とても強くて、遠い背中を追いかけていくその道には、ゴールなんて無い。役職どうこう階級どうこうで区切りも無い。
だから、不安になる。本当に・・・・・・いつか、遠いところへ消えちゃいそうで、怖い。
やっぱり、話す必要あるよね。このままは、絶対にだめ。というか、一度しっかりと話したい。
ただし、それは絶対に『ヘイハチさんじゃない、別の形を追いかけよう』なんて言う残酷な言葉を伝えるためじゃない。
だってそれは、なのはの言ったように『夢を諦めろ』と言っているのと同じだから。
私はそんなこと、もうヤスフミに言いたくない。ヤスフミの夢は、ヤスフミの物だから。
そうだ、絶対に違う。私の・・・・・・今の私の伝えたい言葉は・・・・・・。
『あなたがどこへ行きたいのか、何をしたいのか、知りたい。もしも分からないなら、一緒に考えていきたい』・・・・・・って、ことなのかな。
魔法少女リリカルなのはStrikerS Remix
とある魔導師と古き鉄と機動六課のもしもの日常
第4話 『平和な休日?』
◆◆◆◆◆◆◆◆◆◆
「・・・・・・というわけで、もうちょい手札晒しなさい」
「嫌だ。てか、晒したじゃないのさ」
よーく思い出してみよう。今日の模擬戦闘で僕は砲撃撃ったし射撃も撃った。なので、問題はないのよ。
それにほら、なのはも誉めてくれたじゃないのさ。

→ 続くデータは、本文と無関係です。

$ cat config.mk
export PLATFORM = sky130hd
export DESIGN_NAME = utf8_stream_decoder_top
export DESIGN_NICKNAME = d
export VERILOG_FILES = /design/src/rtl/core/u8sd_pkg.sv /design/src/rtl/core/utf8_stream_decoder_top.sv
export SDC_FILE = /design/constraint.sdc
export NUM_CORES = 1
export LEC_CHECK = 0
export ABC_AREA = 1
export BUFFER_PORTS_ARGS = -buffer_cell sky130_fd_sc_hd__buf_2
export CAP_MARGIN = 20
export CORE_MARGIN = 5
export CORE_UTILIZATION = 40
export DETAILED_ROUTE_END_ITERATION = 12
export GPL_ROUTABILITY_DRIVEN = 0
export HOLD_SLACK_MARGIN = 0.06
export PLACE_DENSITY_LB_ADDON = 0.08
export SYNTH_ARGS = -nofsm -noshare
export SYNTH_HDL_FRONTEND = slang
export SYNTH_SLANG_ARGS = --single-unit
$ cat constraint.sdc
create_clock -name clk -period 5.6 [get_ports clk]
set_input_delay 1.12 -clock clk [delete_from_list [all_inputs] [get_ports clk]]
set_output_delay 1.12 -clock clk [all_outputs]
set_load 0.02 [all_outputs]
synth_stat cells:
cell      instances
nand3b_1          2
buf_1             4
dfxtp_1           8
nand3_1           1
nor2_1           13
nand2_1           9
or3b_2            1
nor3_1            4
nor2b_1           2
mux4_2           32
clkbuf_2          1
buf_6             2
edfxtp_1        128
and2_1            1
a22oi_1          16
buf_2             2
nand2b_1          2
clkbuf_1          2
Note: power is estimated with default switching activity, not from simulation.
--- src/sv/cppt_back.sv ---
`timescale 1ns / 1ps
// ----------------------------------------------------------------------------
// Convex polygon point test: back end
// Holds the corner memory and the count register, walks the edges of the
// polygon with one shared multiplier and drives the result register.
// ----------------------------------------------------------------------------
module cppt_back import cppt_pkg::*; #(
	parameter int MAX_CORNERS = 16,
	parameter int COORD_BITS  = 16,
	localparam int IDX_W      = $clog2(MAX_CORNERS),
	localparam int E_W        = 1 + IDX_W + 2 * COORD_BITS
) (
	input  logic               clk,
	input  logic               arst_n,
	input  logic               cfg_we,
	input  logic [COUNT_W-1:0] cfg_wdata,
	input  logic [E_W-1:0]     q_data,
	input  q_stat_t            q_stat,
	output logic               q_pop,
	output bk_stat_t           stat,
	output logic               res_valid,
	input  logic               res_ready,
	output logic               inside_res
);

	localparam int CNT_W = $clog2(MAX_CORNERS + 1);
	localparam int C_W   = COORD_BITS;
	localparam int D_W   = COORD_BITS + 1;
	localparam int P_W   = 2 * D_W;

	typedef enum logic [5:0] {
		S_IDLE  = 6'b000001,
		S_FIRST = 6'b000010,
		S_DIFF  = 6'b000100,
		S_MUL1  = 6'b001000,
		S_MUL2  = 6'b010000,
		S_OUT   = 6'b100000
	} bk_state_t;

	bk_state_t               state_q;
	logic [COUNT_W-1:0]      count_q;
	logic [CNT_W-1:0]        n_eff;
	logic [2*C_W-1:0]        corner_mem_q [MAX_CORNERS];
	logic [2*C_W-1:0]        rd_q;
	logic                    rd_en;
	logic [IDX_W-1:0]        rd_addr;
	logic [IDX_W-1:0]        k_q;
	logic                    closing_q;
	logic                    verdict_q;
	logic                    res_valid_q;
	logic                    res_q;
	logic                    cmp_q;
	logic signed [C_W-1:0]   px_q, py_q;
	logic signed [C_W-1:0]   first_x_q, first_y_q;
	logic signed [C_W-1:0]   prev_x_q, prev_y_q;
	logic signed [C_W-1:0]   cur_x, cur_y;
	logic signed [D_W-1:0]   a1_q, b1_q, a2_q, b2_q;
	logic signed [D_W-1:0]   mul_a, mul_b;
	logic signed [P_W-1:0]   prod;
	logic signed [P_W-1:0]   p_q;
	cmd_t                    q_cmd;
	logic [IDX_W-1:0]        q_slot;
	logic [2*C_W-1:0]        q_xy;
	logic                    last_edge;
	logic                    out_free;

	assign q_cmd  = cmd_t'(q_data[E_W-1]);
	assign q_slot = q_data[E_W-2 -: IDX_W];
	assign q_xy   = q_data[2*C_W-1:0];

	assign n_eff = (32'(count_q) > 32'(MAX_CORNERS)) ? CNT_W'(MAX_CORNERS) : CNT_W'(count_q);

	assign q_pop = !q_stat.empty && (state_q == S_IDLE);

	assign stat.idle        = (state_q == S_IDLE);
	assign stat.result_wait = (state_q == S_OUT);

	assign cur_x = closing_q ? first_x_q : $signed(rd_q[2*C_W-1:C_W]);
	assign cur_y = closing_q ? first_y_q : $signed(rd_q[C_W-1:0]);

	assign mul_a = (state_q == S_MUL1) ? a1_q : a2_q;
	assign mul_b = (state_q == S_MUL1) ? b1_q : b2_q;
	assign prod  = P_W'(mul_a) * P_W'(mul_b);

	assign last_edge = ((CNT_W'(k_q) + CNT_W'(1)) == n_eff);
	assign out_free  = !res_valid_q || res_ready;

	assign res_valid  = res_valid_q;
	assign inside_res = res_q;

	always_comb begin
		rd_en   = 1'b0;
		rd_addr = '0;
		case (state_q)
			S_IDLE: begin
				rd_en = q_pop && (q_cmd == CMD_TEST);
			end
			S_FIRST: begin
				rd_en   = (n_eff != CNT_W'(1));
				rd_addr = IDX_W'(1);
			end
			S_MUL2: begin
				rd_en   = !cmp_q && !closing_q && !last_edge;
				rd_addr = k_q + IDX_W'(1);
			end
			default: begin
				rd_en = 1'b0;
			end
		endcase
	end

	always_ff @(posedge clk) begin
		if (q_pop && (q_cmd == CMD_WRITE)) begin
			corner_mem_q[q_slot] <= q_xy;
		end
		if (rd_en) begin
			rd_q <= corner_mem_q[rd_addr];
		end
	end

	// p < q means the point lies on the outer side of the edge
	assign cmp_q = (p_q < prod);

	always_ff @(posedge clk or negedge arst_n) begin
		if (!arst_n) begin
			state_q     <= S_IDLE;
			count_q     <= COUNT_RESET;
			res_valid_q <= 1'b0;
			closing_q   <= 1'b0;
			k_q         <= '0;
		end else begin
			if (cfg_we) begin
				count_q <= cfg_wdata;
			end
			if ((state_q != S_OUT) && res_valid_q && res_ready) begin
				res_valid_q <= 1'b0;
			end
			case (state_q)
				S_IDLE: begin
					if (q_pop && (q_cmd == CMD_TEST)) begin
						state_q <= (n_eff == '0) ? S_OUT : S_FIRST;
					end
				end
				S_FIRST: begin
					closing_q <= (n_eff == CNT_W'(1));
					k_q       <= IDX_W'(1);
					state_q   <= S_DIFF;
				end
				S_DIFF: begin
					state_q <= S_MUL1;
				end
				S_MUL1: begin
					state_q <= S_MUL2;
				end
				S_MUL2: begin
					if (cmp_q || closing_q) begin
						state_q <= S_OUT;
					end else if (last_edge) begin
						closing_q <= 1'b1;
						state_q   <= S_DIFF;
					end else begin
						k_q     <= k_q + IDX_W'(1);
						state_q <= S_DIFF;
					end
				end
				S_OUT: begin
					if (out_free) begin
						res_valid_q <= 1'b1;
						closing_q   <= 1'b0;
						state_q     <= S_IDLE;
					end
				end
				default: begin
					state_q <= S_IDLE;
				end
			endcase
		end
	end

	always_ff @(posedge clk) begin
		case (state_q)
			S_IDLE: begin
				px_q      <= $signed(q_xy[2*C_W-1:C_W]);
				py_q      <= $signed(q_xy[C_W-1:0]);
				verdict_q <= 1'b1;
			end
			S_FIRST: begin
				first_x_q <= $signed(rd_q[2*C_W-1:C_W]);
				first_y_q <= $signed(rd_q[C_W-1:0]);
				prev_x_q  <= $signed(rd_q[2*C_W-1:C_W]);
				prev_y_q  <= $signed(rd_q[C_W-1:0]);
			end
			S_DIFF: begin
				a1_q     <= D_W'(px_q) - D_W'(prev_x_q);
				b1_q     <= D_W'(cur_y) - D_W'(prev_y_q);
				a2_q     <= D_W'(py_q) - D_W'(prev_y_q);
				b2_q     <= D_W'(cur_x) - D_W'(prev_x_q);
				prev_x_q <= cur_x;
				prev_y_q <= cur_y;
			end
			S_MUL1: begin
				p_q <= prod;
			end
			S_MUL2: begin
				if (cmp_q) begin
					verdict_q <= 1'b0;
				end
			end
			S_OUT: begin
				if (out_free) begin
					res_q <= verdict_q;
				end
			end
			default: begin
				verdict_q <= verdict_q;
			end
		endcase
	end

endmodule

今日はいい感じだってさ。
「アンタの頭には穏便な晒し方って選択肢がないわけっ!? あんないきなり真横から砲撃ぶっ放されたらビックリするでしょうがっ! アンタどんだけフリーダムよっ!!」
「そうですよっ! 射撃だって本当にいきなりで・・・・・・僕ビックリしたんですよっ!? どうしてあぁなるんですかっ!!」
「いやぁ、それほどでも」
「「誉めてないから(ですから)っ!!」」
さて、タイトルコール前のお食事の時間から数日後。今日も今日とて訓練。・・・・・・あー、テンション下がる。

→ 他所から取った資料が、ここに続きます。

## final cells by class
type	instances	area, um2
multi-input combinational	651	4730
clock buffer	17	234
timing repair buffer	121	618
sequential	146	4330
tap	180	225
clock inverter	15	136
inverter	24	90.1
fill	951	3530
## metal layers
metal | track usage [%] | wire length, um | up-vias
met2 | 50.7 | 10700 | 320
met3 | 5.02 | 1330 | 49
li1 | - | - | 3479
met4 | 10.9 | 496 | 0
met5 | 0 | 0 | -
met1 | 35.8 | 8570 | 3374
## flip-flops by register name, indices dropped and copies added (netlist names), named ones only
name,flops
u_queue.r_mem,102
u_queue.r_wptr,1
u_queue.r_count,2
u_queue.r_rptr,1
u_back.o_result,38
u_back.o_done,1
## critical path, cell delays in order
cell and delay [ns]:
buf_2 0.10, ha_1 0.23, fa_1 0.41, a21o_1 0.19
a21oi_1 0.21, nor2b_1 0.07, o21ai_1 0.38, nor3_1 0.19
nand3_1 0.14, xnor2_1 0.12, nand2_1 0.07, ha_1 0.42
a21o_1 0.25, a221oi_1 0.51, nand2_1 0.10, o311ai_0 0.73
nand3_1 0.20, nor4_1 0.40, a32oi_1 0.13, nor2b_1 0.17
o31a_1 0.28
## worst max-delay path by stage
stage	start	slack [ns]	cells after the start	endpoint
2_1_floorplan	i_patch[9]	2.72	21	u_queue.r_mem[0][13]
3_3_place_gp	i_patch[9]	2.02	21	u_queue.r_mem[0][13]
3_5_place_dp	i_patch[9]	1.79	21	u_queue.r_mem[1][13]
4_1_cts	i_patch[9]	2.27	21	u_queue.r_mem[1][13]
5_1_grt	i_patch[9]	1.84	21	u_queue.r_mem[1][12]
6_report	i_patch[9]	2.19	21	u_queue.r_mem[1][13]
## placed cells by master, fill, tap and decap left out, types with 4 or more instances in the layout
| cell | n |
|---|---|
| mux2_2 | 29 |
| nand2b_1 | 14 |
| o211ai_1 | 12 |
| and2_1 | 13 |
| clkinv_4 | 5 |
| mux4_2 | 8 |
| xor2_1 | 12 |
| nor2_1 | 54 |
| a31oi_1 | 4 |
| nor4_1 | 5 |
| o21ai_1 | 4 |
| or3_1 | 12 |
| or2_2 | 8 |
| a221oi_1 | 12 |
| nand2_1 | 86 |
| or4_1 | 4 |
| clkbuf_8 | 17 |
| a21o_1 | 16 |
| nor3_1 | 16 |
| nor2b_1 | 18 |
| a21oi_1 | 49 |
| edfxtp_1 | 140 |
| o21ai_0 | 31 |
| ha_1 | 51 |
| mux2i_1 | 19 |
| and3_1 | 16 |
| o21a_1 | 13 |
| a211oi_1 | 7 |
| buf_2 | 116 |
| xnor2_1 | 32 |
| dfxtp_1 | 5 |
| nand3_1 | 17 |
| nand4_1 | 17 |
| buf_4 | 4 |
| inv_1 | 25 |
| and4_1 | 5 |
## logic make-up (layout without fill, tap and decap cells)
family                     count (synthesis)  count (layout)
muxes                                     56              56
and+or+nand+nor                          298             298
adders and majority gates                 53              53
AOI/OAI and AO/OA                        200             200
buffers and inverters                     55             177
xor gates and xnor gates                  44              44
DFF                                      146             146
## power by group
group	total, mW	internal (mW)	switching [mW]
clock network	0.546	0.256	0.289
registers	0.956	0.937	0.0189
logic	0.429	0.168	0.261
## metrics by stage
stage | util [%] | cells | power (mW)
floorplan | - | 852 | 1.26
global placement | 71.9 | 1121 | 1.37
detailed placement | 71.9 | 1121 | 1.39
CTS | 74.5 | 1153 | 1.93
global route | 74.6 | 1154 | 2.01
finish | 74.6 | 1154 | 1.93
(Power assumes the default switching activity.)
$ cat src/hdl/delayed_message_queue_defines.svh
// Assertion macros used by the delayed message queue engine (dmq_back).
`ifndef DELAYED_MESSAGE_QUEUE_DEFINES_SVH
`define DELAYED_MESSAGE_QUEUE_DEFINES_SVH

`ifndef ASSERT_OFF
// Check a property on every rising edge outside reset.
`define DMQ_ASSERT(lbl, clk, rst_n, prop, msg) \
    lbl: assert property (@(posedge clk) disable iff (!rst_n) prop) else $error(msg);
// Check a property on every rising edge, reset included.
`define DMQ_ASSERT_ALWAYS(lbl, clk, prop, msg) \
    lbl: assert property (@(posedge clk) prop) else $error(msg);
`else
`define DMQ_ASSERT(lbl, clk, rst_n, prop, msg)
`define DMQ_ASSERT_ALWAYS(lbl, clk, prop, msg)
`endif

`endif

$ cat src/hdl/dmq_pkg.sv
// Types, constants and helpers of the delayed message queue.
package dmq_pkg;

    localparam int QUEUE_DEPTH       = 16;
    localparam int PAYLOAD_MAX_BYTES = 8;

    localparam int OPCODE_W  = 2;
    localparam int KIND_W    = 32;
    localparam int PAYLOAD_W = 64;
    localparam int BYTES_W   = 4;
    localparam int DELAY_W   = 32;
    localparam int TIME_W    = 48;
    localparam int DUE_W     = 49;
    localparam int LANES     = PAYLOAD_W / 8;

    localparam int IDX_W = (QUEUE_DEPTH > 1) ? $clog2(QUEUE_DEPTH) : 1;
    localparam int CNT_W = $clog2(QUEUE_DEPTH + 1);

    // Command queue between front and back
    localparam int CMDQ_DEPTH = 2;
    localparam int CMDQ_IDX_W = (CMDQ_DEPTH > 1) ? $clog2(CMDQ_DEPTH) : 1;
    localparam int CMDQ_CNT_W = $clog2(CMDQ_DEPTH + 1);

    // Raw opcodes on the input word
    localparam logic [OPCODE_W-1:0] OPC_POST   = 2'd0;
    localparam logic [OPCODE_W-1:0] OPC_GET    = 2'd1;
    localparam logic [OPCODE_W-1:0] OPC_REMOVE = 2'd2;

    // Classified command
    typedef enum logic [1:0] {
        CMD_POST,
        CMD_GET,
        CMD_REMOVE,
        CMD_REJECT
    } t_cmd_kind;

    typedef enum logic [1:0] {
        ST_IDLE,
        ST_SCAN,
        ST_FINISH
    } t_back_state;

    typedef struct packed {
        t_cmd_kind              cmd;
        logic [KIND_W-1:0]      kind;
        logic [PAYLOAD_W-1:0]   payload;
        logic [BYTES_W-1:0]     bytes;
        logic [DUE_W-1:0]       due;
        logic [TIME_W-1:0]      now;
    } t_cmd;

    typedef struct packed {
        logic [KIND_W-1:0]      kind;
        logic [PAYLOAD_W-1:0]   payload;
        logic [BYTES_W-1:0]     bytes;
        logic [DUE_W-1:0]       due;
    } t_entry;

    typedef struct packed {
        logic                   ok;
        logic [KIND_W-1:0]      kind;
        logic [PAYLOAD_W-1:0]   payload;
        logic [BYTES_W-1:0]     bytes;
    } t_result;

    localparam t_result RESULT_FAIL = '{ok: 1'b0, kind: '0, payload: '0, bytes: '0};
    localparam t_result RESULT_PASS = '{ok: 1'b1, kind: '0, payload: '0, bytes: '0};

endpackage

$ cat src/hdl/dmq_in_if.sv
// Input word channel of the delayed message queue.
interface dmq_in_if;
    logic                           valid;
    logic                           ready;
    logic [dmq_pkg::OPCODE_W-1:0]   opcode;
    logic [dmq_pkg::KIND_W-1:0]     msg_kind;
    logic [dmq_pkg::PAYLOAD_W-1:0]  payload;
    logic [dmq_pkg::BYTES_W-1:0]    payload_bytes;
    logic [dmq_pkg::DELAY_W-1:0]    delay_ms;
    logic [dmq_pkg::TIME_W-1:0]     now_ms;

    modport source (
        output valid, opcode, msg_kind, payload, payload_bytes, delay_ms, now_ms,
        input  ready
    );
    modport sink (
        input  valid, opcode, msg_kind, payload, payload_bytes, delay_ms, now_ms,
        output ready
    );
endinterface

$ cat src/hdl/dmq_out_if.sv
// Result word channel of the delayed message queue.
interface dmq_out_if;
    logic                           valid;
    logic                           ready;
    logic                           ok;
    logic [dmq_pkg::KIND_W-1:0]     out_kind;
    logic [dmq_pkg::PAYLOAD_W-1:0]  out_payload;
    logic [dmq_pkg::BYTES_W-1:0]    out_bytes;

    modport source (
        output valid, ok, out_kind, out_payload, out_bytes,
        input  ready
    );
    modport sink (
        input  valid, ok, out_kind, out_payload, out_bytes,
        output ready
    );
endinterface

だって、あれから僕もちょこっと反省して、徐々に手札を見せていくように心がけてるわけですよ。
クレイモアもそうだし、今日に至っては虎の子のアイシクルキャノンとスティンガーまで見せてしまった。
訓練は終わり、演習場で締めのお話の最中である。これからのんびりお仕事タイムなのに、何が不満だと言うのだろう。うーん、謎だ。
「不満だらけに決まってるでしょっ!? アンタ、マジでチームの一員って自覚0でしょっ!!」
「そうですよっ! お願いだからもうちょっと僕達のことを信頼してくださいっ!!
僕達は同じ部隊の仲間じゃないんですかっ!?」
「・・・・・・てゆうか、ティアナもエリオも甘いわ」
ため息混じりに、二人に視線を送る。うん、結構睨み気味に。
「そないなことを言っているうちは、ハッキリ言ってセンターガードとガードウィングとしてはまだまだやんか。そしてそれは、自分の無能さに対しての言い訳ちゃんか?」
思い出すのはあの人。
「人の動き方をどうこう言う前に、自分の動き方を磨くところから始めんかい。誰が相手だろうが初対面だろうが長年のパートナーだろうが関係ないやろ。

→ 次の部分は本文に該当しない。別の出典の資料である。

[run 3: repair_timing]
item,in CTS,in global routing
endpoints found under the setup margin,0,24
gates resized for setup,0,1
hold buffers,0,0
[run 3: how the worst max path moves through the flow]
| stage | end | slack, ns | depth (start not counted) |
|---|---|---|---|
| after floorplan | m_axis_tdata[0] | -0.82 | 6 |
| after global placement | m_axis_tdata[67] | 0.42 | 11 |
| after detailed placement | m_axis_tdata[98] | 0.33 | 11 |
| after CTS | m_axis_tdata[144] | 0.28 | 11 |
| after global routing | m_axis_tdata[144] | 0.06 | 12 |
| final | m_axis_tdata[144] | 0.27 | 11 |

一流は絶対にそんなこと言わんで? その場で相手の動きと行動パターンと思考と性格を読み取って、適切な行動を行って、ちゃーんとフォローしていくんやから」
初対面にも関わらず連携戦の訓練をやったら、普通にもう痒いところに手が届くようなレベルでサポートしてくれた。
僕がなぜそこまで出来るのかと聞くと、あの人は平然と答えた。『そんなの、初動の動き方とかそいつの性格とか鑑みれば、大体の方向性は掴めるだろ』・・・・・・と。
「で、そん人はセンターガードとガードウィングだけじゃなくて、一人で瞬時に全てのポジションを切り替えて戦うこととかも出来るよ。
ティアナはともかく、エリオは本格的な訓練は初めてやから分からんかも知れんけど、それが一般的なんやから」
と、その人は言っていた。
「・・・・・・相手の動きがいきなりでビックリした? そないなこと言ってるようじゃ、全然ダメや。もうめっちゃダメや。
実戦は常日頃いきなりで突然。『恋はスリル、ショック、サスペンス』ちゃうんか? 愛内里菜さんは素晴らしいちゃうんか?」
もっと言うと『あのバカを相手にしてると、嫌でもそういう舵取りが上手くなるんだよ。・・・・・・あははは、俺なんかすっげー泣きたくなってきたんだけど、どうすりゃいい?』・・・・・・ということらしい。
「言い訳する前に、自分の動き方を反省せんかい。というより、自分の戦闘者としての覚悟の無さを反省せぇや。まず全部そこからやろうが。分かったか?」
「そ、そうですね・・・・・・あの、すみませんでした」
「謝るくらいなら最初から言うなや。言われた方はめっちゃ迷惑やんか」
そして、二人は納得してくれた。・・・・・・いやぁ、よかったよかった。
「ちょっとエリオっ! アンタなんでそこ騙されちゃうのっ!?
よーく思い出しなさいよっ! これ、前回キャロが言われたのと全く同じでしょうがっ!!」
・・・・・・ギク。
「私達、適当なこと言われてコイツに煙に巻かれてんのよっ! しっかりしなさいっ!!」
「・・・・・・あぁっ!!」
ち、ティアナのやつ・・・・・・妙に勘のいい。なのはとフェイトも騙せるところだったのに。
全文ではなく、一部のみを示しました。